-- Records for the exercise follows --

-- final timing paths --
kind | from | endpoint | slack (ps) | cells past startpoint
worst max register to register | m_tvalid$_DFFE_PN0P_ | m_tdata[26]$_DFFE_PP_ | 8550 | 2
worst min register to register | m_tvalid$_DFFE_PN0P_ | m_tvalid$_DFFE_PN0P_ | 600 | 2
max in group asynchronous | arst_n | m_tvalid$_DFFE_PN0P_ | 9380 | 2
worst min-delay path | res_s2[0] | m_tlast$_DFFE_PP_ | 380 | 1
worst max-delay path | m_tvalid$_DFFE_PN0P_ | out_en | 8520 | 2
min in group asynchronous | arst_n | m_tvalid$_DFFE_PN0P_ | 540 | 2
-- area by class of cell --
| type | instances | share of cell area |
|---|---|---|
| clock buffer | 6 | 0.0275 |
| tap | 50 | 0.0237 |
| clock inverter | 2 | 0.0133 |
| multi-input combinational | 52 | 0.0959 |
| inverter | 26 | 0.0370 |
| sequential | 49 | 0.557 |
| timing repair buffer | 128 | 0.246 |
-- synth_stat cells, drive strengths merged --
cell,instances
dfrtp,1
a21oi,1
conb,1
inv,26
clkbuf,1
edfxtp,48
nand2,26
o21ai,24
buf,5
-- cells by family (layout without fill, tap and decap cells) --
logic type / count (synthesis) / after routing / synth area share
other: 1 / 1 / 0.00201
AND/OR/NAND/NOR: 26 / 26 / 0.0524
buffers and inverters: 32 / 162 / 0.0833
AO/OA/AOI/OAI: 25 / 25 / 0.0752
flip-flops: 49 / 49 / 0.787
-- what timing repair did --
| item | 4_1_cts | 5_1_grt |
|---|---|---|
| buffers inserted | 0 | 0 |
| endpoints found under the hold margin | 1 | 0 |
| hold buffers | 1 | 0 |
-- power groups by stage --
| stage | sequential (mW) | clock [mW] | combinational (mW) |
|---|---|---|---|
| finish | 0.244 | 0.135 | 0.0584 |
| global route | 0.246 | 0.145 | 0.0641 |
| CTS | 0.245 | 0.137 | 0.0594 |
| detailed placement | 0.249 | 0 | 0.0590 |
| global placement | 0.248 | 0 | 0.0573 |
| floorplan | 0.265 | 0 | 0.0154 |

-- Records for the exercise concluded --

(Your task):
Each entry above must be set down again without alteration.

(Result of this exercise):
-- final timing paths --
kind | from | endpoint | slack (ps) | cells past startpoint
worst max register to register | m_tvalid$_DFFE_PN0P_ | m_tdata[26]$_DFFE_PP_ | 8550 | 2
worst min register to register | m_tvalid$_DFFE_PN0P_ | m_tvalid$_DFFE_PN0P_ | 600 | 2
max in group asynchronous | arst_n | m_tvalid$_DFFE_PN0P_ | 9380 | 2
worst min-delay path | res_s2[0] | m_tlast$_DFFE_PP_ | 380 | 1
worst max-delay path | m_tvalid$_DFFE_PN0P_ | out_en | 8520 | 2
min in group asynchronous | arst_n | m_tvalid$_DFFE_PN0P_ | 540 | 2
-- area by class of cell --
| type | instances | share of cell area |
|---|---|---|
| clock buffer | 6 | 0.0275 |
| tap | 50 | 0.0237 |
| clock inverter | 2 | 0.0133 |
| multi-input combinational | 52 | 0.0959 |
| inverter | 26 | 0.0370 |
| sequential | 49 | 0.557 |
| timing repair buffer | 128 | 0.246 |
-- synth_stat cells, drive strengths merged --
cell,instances
dfrtp,1
a21oi,1
conb,1
inv,26
clkbuf,1
edfxtp,48
nand2,26
o21ai,24
buf,5
-- cells by family (layout without fill, tap and decap cells) --
logic type / count (synthesis) / after routing / synth area share
other: 1 / 1 / 0.00201
AND/OR/NAND/NOR: 26 / 26 / 0.0524
buffers and inverters: 32 / 162 / 0.0833
AO/OA/AOI/OAI: 25 / 25 / 0.0752
flip-flops: 49 / 49 / 0.787
-- what timing repair did --
| item | 4_1_cts | 5_1_grt |
|---|---|---|
| buffers inserted | 0 | 0 |
| endpoints found under the hold margin | 1 | 0 |
| hold buffers | 1 | 0 |
-- power groups by stage --
| stage | sequential (mW) | clock [mW] | combinational (mW) |
|---|---|---|---|
| finish | 0.244 | 0.135 | 0.0584 |
| global route | 0.246 | 0.145 | 0.0641 |
| CTS | 0.245 | 0.137 | 0.0594 |
| detailed placement | 0.249 | 0 | 0.0590 |
| global placement | 0.248 | 0 | 0.0573 |
| floorplan | 0.265 | 0 | 0.0154 |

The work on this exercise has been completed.